Joseph Bancroft (21 February 1836 – 16 June 1894) was a surgeon, pharmacologist and parasitologist born in England, who emigrated to Queensland, Australia.

==Early life==
Bancroft was born in Stretford, near Manchester, Lancashire, the only son of Joseph Bancroft, a farmer, and his wife Mary, née Lane. He took a five-year apprenticeship with Dr Jeremiah Renshaw at Sale in Cheshire. He later studied at the Manchester Royal School of Medicine and Surgery (M.R.C.S., L.S.A., 1859), where he won several prizes. He took his medical degree at the University of St Andrews in 1859 and later became a member of the Royal College of Surgeons.
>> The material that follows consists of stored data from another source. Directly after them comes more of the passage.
<file path="src/shared/acm_pkg.sv">
// Constants and helpers for the audio clock configuration monitor
package acm_pkg;
  // ****************************************
  // Clock and bus
  // ****************************************
  localparam int CLK_HZ = 25_000_000;
  localparam int ADDR_W = 12;
  localparam logic [1:0] RESP_OKAY = 2'h0;
  localparam logic [1:0] RESP_SLVERR = 2'h2;
  // ****************************************
  // Register indices, byte address is four times the index
  // ****************************************
  localparam logic [7:0] IDX_RATIO_RATE = 8'h28;
  localparam logic [7:0] IDX_MASKS = 8'h29;
  localparam logic [7:0] IDX_STATUS = 8'h2a;
  localparam logic [7:0] RATIO_RATE_RESET = 8'h00;
  localparam logic [7:0] MASKS_RESET = 8'h00;
  // ****************************************
  // Field positions
  // ****************************************
  localparam int MASK_PLL_BIT = 6;
  localparam int MASK_RANGE_BIT = 5;
  localparam int MASK_FS_BIT = 4;
  localparam int MASK_RATIO_BIT = 3;
  localparam int MASK_MISS_BIT = 2;
  localparam int ST_PLL_BIT = 0;
  localparam int ST_RANGE_BIT = 1;
  localparam int ST_FS_BIT = 2;
  localparam int ST_RATIO_BIT = 3;
  localparam int ST_MISS_BIT = 4;
  localparam int ST_CLKERR_BIT = 5;
  localparam int ST_MODE_LSB = 8;
  localparam int ST_RATIO_LSB = 12;
  // ****************************************
  // Bit clocks per frame codes
  // ****************************************
  localparam logic [3:0] RATIO_32FS = 4'h3;
  localparam logic [3:0] RATIO_64FS = 4'h5;
  localparam logic [3:0] RATIO_128FS = 4'h7;
  localparam logic [3:0] RATIO_256FS = 4'h9;
  localparam logic [3:0] RATIO_512FS = 4'hb;
  localparam int RATIO_MIN = 32;
  localparam int RATIO_MAX = 512;
  // ****************************************
  // Sample rate mode codes and rates
  // ****************************************
  localparam logic [3:0] MODE_AUTO = 4'h0;
  localparam logic [3:0] MODE_8K = 4'h2;
  localparam logic [3:0] MODE_16K = 4'h4;
  localparam logic [3:0] MODE_32K = 4'h6;
  localparam logic [3:0] MODE_44K1 = 4'h8;
  localparam logic [3:0] MODE_48K = 4'h9;
  localparam logic [3:0] MODE_96K = 4'hb;
  localparam int FS_8K_HZ = 8000;
  localparam int FS_16K_HZ = 16000;
  localparam int FS_32K_HZ = 32000;
  localparam int FS_44K1_HZ = 44100;
  localparam int FS_48K_HZ = 48000;
  localparam int FS_88K2_HZ = 88200;
  localparam int FS_96K_HZ = 96000;
  localparam int FS_TOL_SHIFT = 4;
  localparam int FRAME_CNT_W = 12;
  // ****************************************
  // Bit clock timing
  // ****************************************
  localparam int BCLK_MIN_HZ = 256_000;
  localparam int BCLK_MAX_HZ = 50_000_000;
  localparam int PLL_LIMIT_HZ = 150_000_000;
  localparam int BCLK_MAX_PER_CYC = CLK_HZ / BCLK_MIN_HZ;
  localparam int BCLK_MIN_PER_CYC = (CLK_HZ + BCLK_MAX_HZ - 1) / BCLK_MAX_HZ;
  localparam int MISS_TIME_NS = 8000;
  localparam int MISS_CYC = MISS_TIME_NS * (CLK_HZ / 1_000_000) / 1000;
  localparam int PER_W = 8;
  localparam int BITS_W = 10;

  function automatic int fs_lo(input int hz);
    fs_lo = (CLK_HZ / hz) - ((CLK_HZ / hz) >> FS_TOL_SHIFT);
  endfunction

  function automatic int fs_hi(input int hz);
    fs_hi = (CLK_HZ / hz) + ((CLK_HZ / hz) >> FS_TOL_SHIFT);
  endfunction
endpackage
</file>
<file path="src/logic/acm_axil_slave.sv">
// AXI4-Lite slave handshake for the clock monitor registers
`timescale 1ns/1ps
module acm_axil_slave (
  input wire logic clk,
  input wire logic reset_n,
  input wire logic [acm_pkg::ADDR_W-1:0] awaddr,
  input wire logic awvalid,
  output logic awready,
  input wire logic [31:0] wdata,
  input wire logic [3:0] wstrb,
  input wire logic wvalid,
  output logic wready,
  output logic [1:0] bresp,
  output logic bvalid,
  input wire logic bready,
  input wire logic [acm_pkg::ADDR_W-1:0] araddr,
  input wire logic arvalid,
  output logic arready,
  output logic [31:0] rdata,
  output logic [1:0] rresp,
  output logic rvalid,
  input wire logic rready,
  output logic wr_en,
  output logic [acm_pkg::ADDR_W-1:0] wr_addr,
  output logic [31:0] wr_data,
  output logic [3:0] wr_strb,
  input wire logic wr_ok,
  output logic [acm_pkg::ADDR_W-1:0] rd_addr,
  input wire logic [31:0] rd_data,
  input wire logic rd_ok
);
  logic aw_held;
  logic w_held;
  wire aw_fire = awvalid & awready;
  wire w_fire = wvalid & wready;
  wire b_fire = bvalid & bready;
  wire ar_fire = arvalid & arready;
  wire r_fire = rvalid & rready;

  assign wr_en = aw_held & w_held & ~bvalid;
  assign rd_addr = araddr;

  // ****************************************
  // Write channels
  // ****************************************
  always_ff @(posedge clk or negedge reset_n) begin
    if (!reset_n) begin
      awready <= 1'b1;
      wready <= 1'b1;
      aw_held <= 1'b0;
      w_held <= 1'b0;
      wr_addr <= '0;
      wr_data <= '0;
      wr_strb <= '0;
      bvalid <= 1'b0;
      bresp <= acm_pkg::RESP_OKAY;
    end else begin
      if (aw_fire) begin
        wr_addr <= awaddr;
        aw_held <= 1'b1;
        awready <= 1'b0;
      end
      if (w_fire) begin
        wr_data <= wdata;
        wr_strb <= wstrb;
        w_held <= 1'b1;
        wready <= 1'b0;
      end
      if (wr_en) begin
        aw_held <= 1'b0;
        w_held <= 1'b0;
        bvalid <= 1'b1;
        bresp <= wr_ok ? acm_pkg::RESP_OKAY : acm_pkg::RESP_SLVERR;
      end
      if (b_fire) begin
        bvalid <= 1'b0;
        awready <= 1'b1;
        wready <= 1'b1;
      end
    end
  end

  // ****************************************
  // Read channels
  // ****************************************
  always_ff @(posedge clk or negedge reset_n) begin
    if (!reset_n) begin
      arready <= 1'b1;
      rvalid <= 1'b0;
      rdata <= '0;
      rresp <= acm_pkg::RESP_OKAY;
    end else if (ar_fire) begin
      arready <= 1'b0;
      rvalid <= 1'b1;
      rdata <= rd_data;
      rresp <= rd_ok ? acm_pkg::RESP_OKAY : acm_pkg::RESP_SLVERR;
    end else if (r_fire) begin
      rvalid <= 1'b0;
      arready <= 1'b1;
    end
  end
endmodule

</file>
<file path="src/logic/acm_monitor.sv">
// Audio clock configuration registers and incoming clock fault monitor
`timescale 1ns/1ps
// Operation
// [RULE1] Bits 7-4 hold configured bit clocks per frame, codes for 32 to 512 FS.
// [RULE2] Bits 3-0 select sample rate mode; 0000 automatic, others fixed or reserved.
// [RULE3] Software programs the rate mode to match the delivered rate unless automatic.
// [RULE4] Flag PLL overrate whenever the PLL runs at or above 150 MHz.
// [RULE5] Mask bit 6 set keeps PLL overrate out of the clock error.
// [RULE6] Flag range error unless bit clock stays between 256 kHz and 50 MHz.
// [RULE7] Mask bit 5 set keeps bit clock range error out of the clock error.
// [RULE8] Mask bit 4 set hides sample rate error from clock error, status still shows it.
// [RULE9] Flag ratio error unless bit clocks per frame stay stable within 32 to 512.
// [RULE10] Mask bit 3 set keeps ratio error out of the clock error.
// [RULE11] Detect missing bit clock; mask bit 2 set keeps it out of clock error.
// [RULE12] Clock error is the OR of unmasked detections; all masks clear after reset.
// [RULE13] Software releases the processor only after all input clocks have settled.
module acm_monitor #(
  parameter int PLL_MULT = 16
) (
  input wire logic clk,
  input wire logic reset_n,
  input wire logic bit_clock,
  input wire logic frame_clock,
  input wire logic [acm_pkg::ADDR_W-1:0] s_axi_awaddr,
  input wire logic s_axi_awvalid,
  output logic s_axi_awready,
  input wire logic [31:0] s_axi_wdata,
  input wire logic [3:0] s_axi_wstrb,
  input wire logic s_axi_wvalid,
  output logic s_axi_wready,
  output logic [1:0] s_axi_bresp,
  output logic s_axi_bvalid,
  input wire logic s_axi_bready,
  input wire logic [acm_pkg::ADDR_W-1:0] s_axi_araddr,
  input wire logic s_axi_arvalid,
  output logic s_axi_arready,
  output logic [31:0] s_axi_rdata,
  output logic [1:0] s_axi_rresp,
  output logic s_axi_rvalid,
  input wire logic s_axi_rready,
  output logic [3:0] bit_clocks_per_frame,
  output logic [3:0] sample_rate_mode,
  output logic clock_error
);
  localparam int PLL_PER_CYC = int'((64'(acm_pkg::CLK_HZ) * PLL_MULT) / acm_pkg::PLL_LIMIT_HZ);
  localparam int MISS_CYC = acm_pkg::MISS_CYC;

  // ****************************************
  // Helpers
  // ****************************************
  function automatic logic [1:0] reg_sel(input logic [acm_pkg::ADDR_W-1:0] a);
    logic [1:0] s;
    s = 2'h0;
    if (a[acm_pkg::ADDR_W-1:10] == '0) begin
      if (a[9:2] == acm_pkg::IDX_RATIO_RATE) s = 2'h1;
      if (a[9:2] == acm_pkg::IDX_MASKS) s = 2'h2;
      if (a[9:2] == acm_pkg::IDX_STATUS) s = 2'h3;
    end
    return s;
  endfunction

  function automatic logic fs_match(input logic [3:0] mode, input logic [acm_pkg::FRAME_CNT_W-1:0] per);
    int p;
    int lo;
    int hi;
    p = int'(per);
    lo = 1;
    hi = 0;
    case (mode)
      acm_pkg::MODE_8K: begin
        lo = acm_pkg::fs_lo(acm_pkg::FS_8K_HZ);
        hi = acm_pkg::fs_hi(acm_pkg::FS_8K_HZ);
      end
      acm_pkg::MODE_16K: begin
        lo = acm_pkg::fs_lo(acm_pkg::FS_16K_HZ);
        hi = acm_pkg::fs_hi(acm_pkg::FS_16K_HZ);
      end
      acm_pkg::MODE_32K: begin
        lo = acm_pkg::fs_lo(acm_pkg::FS_32K_HZ);
        hi = acm_pkg::fs_hi(acm_pkg::FS_32K_HZ);
      end
      acm_pkg::MODE_44K1: begin
        lo = acm_pkg::fs_lo(acm_pkg::FS_44K1_HZ);
        hi = acm_pkg::fs_hi(acm_pkg::FS_44K1_HZ);
      end
      acm_pkg::MODE_48K: begin
        lo = acm_pkg::fs_lo(acm_pkg::FS_48K_HZ);
        hi = acm_pkg::fs_hi(acm_pkg::FS_48K_HZ);
      end
      acm_pkg::MODE_96K: begin
        lo = acm_pkg::fs_lo(acm_pkg::FS_96K_HZ);
        hi = acm_pkg::fs_hi(acm_pkg::FS_88K2_HZ);
      end
      default: begin
        lo = 1;
        hi = 0;
      end
    endcase
    return (p >= lo) && (p <= hi);
  endfunction

  function automatic logic [3:0] fs_detect(input logic [acm_pkg::FRAME_CNT_W-1:0] per);
    logic [3:0] m;
    m = acm_pkg::MODE_AUTO;
    if (fs_match(acm_pkg::MODE_8K, per)) m = acm_pkg::MODE_8K;
    if (fs_match(acm_pkg::MODE_16K, per)) m = acm_pkg::MODE_16K;
    if (fs_match(acm_pkg::MODE_32K, per)) m = acm_pkg::MODE_32K;
    if (fs_match(acm_pkg::MODE_44K1, per)) m = acm_pkg::MODE_44K1;
    if (fs_match(acm_pkg::MODE_48K, per)) m = acm_pkg::MODE_48K;
    if (fs_match(acm_pkg::MODE_96K, per)) m = acm_pkg::MODE_96K;
    return m;
  endfunction

  function automatic logic [3:0] ratio_code(input logic [acm_pkg::BITS_W-1:0] n);
    logic [3:0] c;
    c = 4'h0;
    if (n == 10'd32) c = acm_pkg::RATIO_32FS;
    if (n == 10'd64) c = acm_pkg::RATIO_64FS;
    if (n == 10'd128) c = acm_pkg::RATIO_128FS;
    if (n == 10'd256) c = acm_pkg::RATIO_256FS;
    if (n == 10'd512) c = acm_pkg::RATIO_512FS;
    return c;
  endfunction

  // ****************************************
  // Synchronisers and edge detect
  // ****************************************
  logic [2:0] bclk_sync;
  logic [2:0] fclk_sync;
  always_ff @(posedge clk or negedge reset_n) begin
    if (!reset_n) begin
      bclk_sync <= 3'h0;
      fclk_sync <= 3'h0;
    end else begin
      bclk_sync <= {bclk_sync[1:0], bit_clock};
      fclk_sync <= {fclk_sync[1:0], frame_clock};
    end
  end
  wire bclk_rise = bclk_sync[1] & ~bclk_sync[2];
  wire frame_rise = fclk_sync[1] & ~fclk_sync[2];

  // ****************************************
  // Bit clock period, range, PLL and missing checks
  // ****************************************
  logic [acm_pkg::PER_W-1:0] bclk_cnt;
  logic pll_over;
  logic range_err;
  logic missing;
  wire [acm_pkg::PER_W-1:0] per_now = bclk_cnt + 8'h01;
  wire cnt_sat = (int'(bclk_cnt) >= MISS_CYC - 1);
  wire too_slow = (int'(per_now) > acm_pkg::BCLK_MAX_PER_CYC);
  wire too_fast = (int'(per_now) < acm_pkg::BCLK_MIN_PER_CYC);
  wire next_pll = (int'(per_now) <= PLL_PER_CYC);
  wire next_range = bclk_rise ? (too_slow | too_fast) : (too_slow | range_err);
  always_ff @(posedge clk or negedge reset_n) begin
    if (!reset_n) begin
      bclk_cnt <= '0;
      pll_over <= 1'b0;
      range_err <= 1'b0;
      missing <= 1'b0;
    end else begin
      bclk_cnt <= bclk_rise ? '0 : (cnt_sat ? bclk_cnt : per_now);
      pll_over <= bclk_rise ? next_pll : (pll_over & ~cnt_sat); // [RULE4]
      range_err <= next_range; // [RULE6]
      missing <= bclk_rise ? 1'b0 : (cnt_sat | missing); // [RULE11]
    end
  end

  // ****************************************
  // Frame checks: ratio and sample rate
  // ****************************************
  logic [acm_pkg::BITS_W-1:0] bits_cnt;
  logic [acm_pkg::BITS_W-1:0] bits_prev;
  logic [acm_pkg::FRAME_CNT_W-1:0] frame_cnt;
  logic ratio_err;
  logic fs_err;
  logic [3:0] mode_seen;
  logic [3:0] ratio_seen;
  logic [7:0] ratio_rate;
  logic [7:0] masks;
  wire [acm_pkg::BITS_W-1:0] bits_now = (bits_cnt == '1) ? bits_cnt : bits_cnt + {9'h0, bclk_rise};
  wire [acm_pkg::FRAME_CNT_W-1:0] frame_per = frame_cnt + 12'h001;
  wire frame_sat = (frame_cnt == '1);
  wire ratio_bad = (int'(bits_now) < acm_pkg::RATIO_MIN) || (int'(bits_now) > acm_pkg::RATIO_MAX) ||
                   (bits_now != bits_prev);
  wire [3:0] mode_now = fs_detect(frame_per);
  wire auto_mode = (ratio_rate[3:0] == acm_pkg::MODE_AUTO);
  wire fs_bad = auto_mode ? (mode_now == acm_pkg::MODE_AUTO) : ~fs_match(ratio_rate[3:0], frame_per);
  always_ff @(posedge clk or negedge reset_n) begin
    if (!reset_n) begin
      bits_cnt <= '0;
      bits_prev <= '0;
      frame_cnt <= '0;
      ratio_err <= 1'b0;
      fs_err <= 1'b0;
      mode_seen <= acm_pkg::MODE_AUTO;
      ratio_seen <= 4'h0;
    end else if (frame_rise) begin
      bits_cnt <= '0;
      bits_prev <= bits_now;
      frame_cnt <= '0;
      ratio_err <= ratio_bad; // [RULE9]
      fs_err <= fs_bad; // [RULE2]
      mode_seen <= mode_now;
      ratio_seen <= ratio_code(bits_now);
    end else begin
      bits_cnt <= bits_now;
      frame_cnt <= frame_sat ? frame_cnt : frame_per;
      ratio_err <= ratio_err | frame_sat;
      fs_err <= fs_err | frame_sat;
    end
  end

  // ****************************************
  // Combined clock error
  // ****************************************
  wire [4:0] raw = {pll_over, range_err, fs_err, ratio_err, missing};
  wire [4:0] mask_sel = {masks[acm_pkg::MASK_PLL_BIT], masks[acm_pkg::MASK_RANGE_BIT],
                         masks[acm_pkg::MASK_FS_BIT], masks[acm_pkg::MASK_RATIO_BIT],
                         masks[acm_pkg::MASK_MISS_BIT]};
  wire next_clock_error = |(raw & ~mask_sel); // [RULE5] [RULE7] [RULE8] [RULE10] [RULE11]
  always_ff @(posedge clk or negedge reset_n) begin
    if (!reset_n) begin
      clock_error <= 1'b0;
    end else begin
      clock_error <= next_clock_error; // [RULE12]
    end
  end

  // ****************************************
  // Registers
  // ****************************************
  logic wr_en;
  logic [acm_pkg::ADDR_W-1:0] wr_addr;
  logic [31:0] wr_data;
  logic [3:0] wr_strb;
  logic [acm_pkg::ADDR_W-1:0] rd_addr;
  wire [1:0] wr_sel = reg_sel(wr_addr);
  wire [1:0] rd_sel = reg_sel(rd_addr);
  wire wr_ok = (wr_sel == 2'h1) || (wr_sel == 2'h2) || (wr_sel == 2'h3);
  wire rd_ok = (rd_sel != 2'h0);
  wire wr_low = wr_en & wr_strb[0];
  wire [31:0] status_word = {16'h0, ratio_seen, mode_seen, 2'h0, clock_error, missing, ratio_err, fs_err,
                             range_err, pll_over};
  wire [31:0] rd_data = (rd_sel == 2'h1) ? {24'h0, ratio_rate} :
                        (rd_sel == 2'h2) ? {24'h0, masks} :
                        (rd_sel == 2'h3) ? status_word : 32'h0;
  always_ff @(posedge clk or negedge reset_n) begin
    if (!reset_n) begin
      ratio_rate <= acm_pkg::RATIO_RATE_RESET;
      masks <= acm_pkg::MASKS_RESET; // [RULE12]
    end else begin
      if (wr_low && wr_sel == 2'h1) ratio_rate <= wr_data[7:0]; // [RULE1] [RULE2]
      if (wr_low && wr_sel == 2'h2) masks <= wr_data[7:0];
    end
  end
  assign bit_clocks_per_frame = ratio_rate[7:4];
  assign sample_rate_mode = ratio_rate[3:0];

  acm_axil_slave u_slave (
    .clk(clk),
    .reset_n(reset_n),
    .awaddr(s_axi_awaddr),
    .awvalid(s_axi_awvalid),
    .awready(s_axi_awready),
    .wdata(s_axi_wdata),
    .wstrb(s_axi_wstrb),
    .wvalid(s_axi_wvalid),
    .wready(s_axi_wready),
    .bresp(s_axi_bresp),
    .bvalid(s_axi_bvalid),
    .bready(s_axi_bready),
    .araddr(s_axi_araddr),
    .arvalid(s_axi_arvalid),
    .arready(s_axi_arready),
    .rdata(s_axi_rdata),
    .rresp(s_axi_rresp),
    .rvalid(s_axi_rvalid),
    .rready(s_axi_rready),
    .wr_en(wr_en),
    .wr_addr(wr_addr),
    .wr_data(wr_data),
    .wr_strb(wr_strb),
    .wr_ok(wr_ok),
    .rd_addr(rd_addr),
    .rd_data(rd_data),
    .rd_ok(rd_ok)
  );

  // ****************************************
  // Checks
  // ****************************************
  logic [8:0] idle_cnt;
  always_ff @(posedge clk or negedge reset_n) begin
    if (!reset_n) begin
      idle_cnt <= '0;
    end else begin
      idle_cnt <= bclk_rise ? '0 : ((idle_cnt == '1) ? idle_cnt : idle_cnt + 9'h001);
    end
  end
endmodule

</file>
He practised at Nottingham until 1864, then emigrated to Queensland after being advised a warmer climate would improve his health.

== Legacy ==
The main building of the Queensland Institute of Medical Research is named the Bancroft Centre in honour of Bancroft's role as the key figure in establishing medical research in Queensland.

The electoral district of Bancroft created in the 2017 Queensland state electoral redistribution was named after him.

There is a monument to Joseph Bancroft and his son Thomas Lane Bancroft in Bancroft Park, Captain Cook Parade, Deception Bay. It was unveiled on Sunday 21 July 1963 by the Queensland branch of the Australian Medical Association, the Caboolture Shire Council, and the Caboolture Historical Society.

Several streets have been named after Bancroft including Bancroft Terrace and Joseph Crescent in Deception Bay, and Bancroft Street in Kelvin Grove.

The papers of Dr Joseph Bancroft and his son are held by the State Library of Queensland.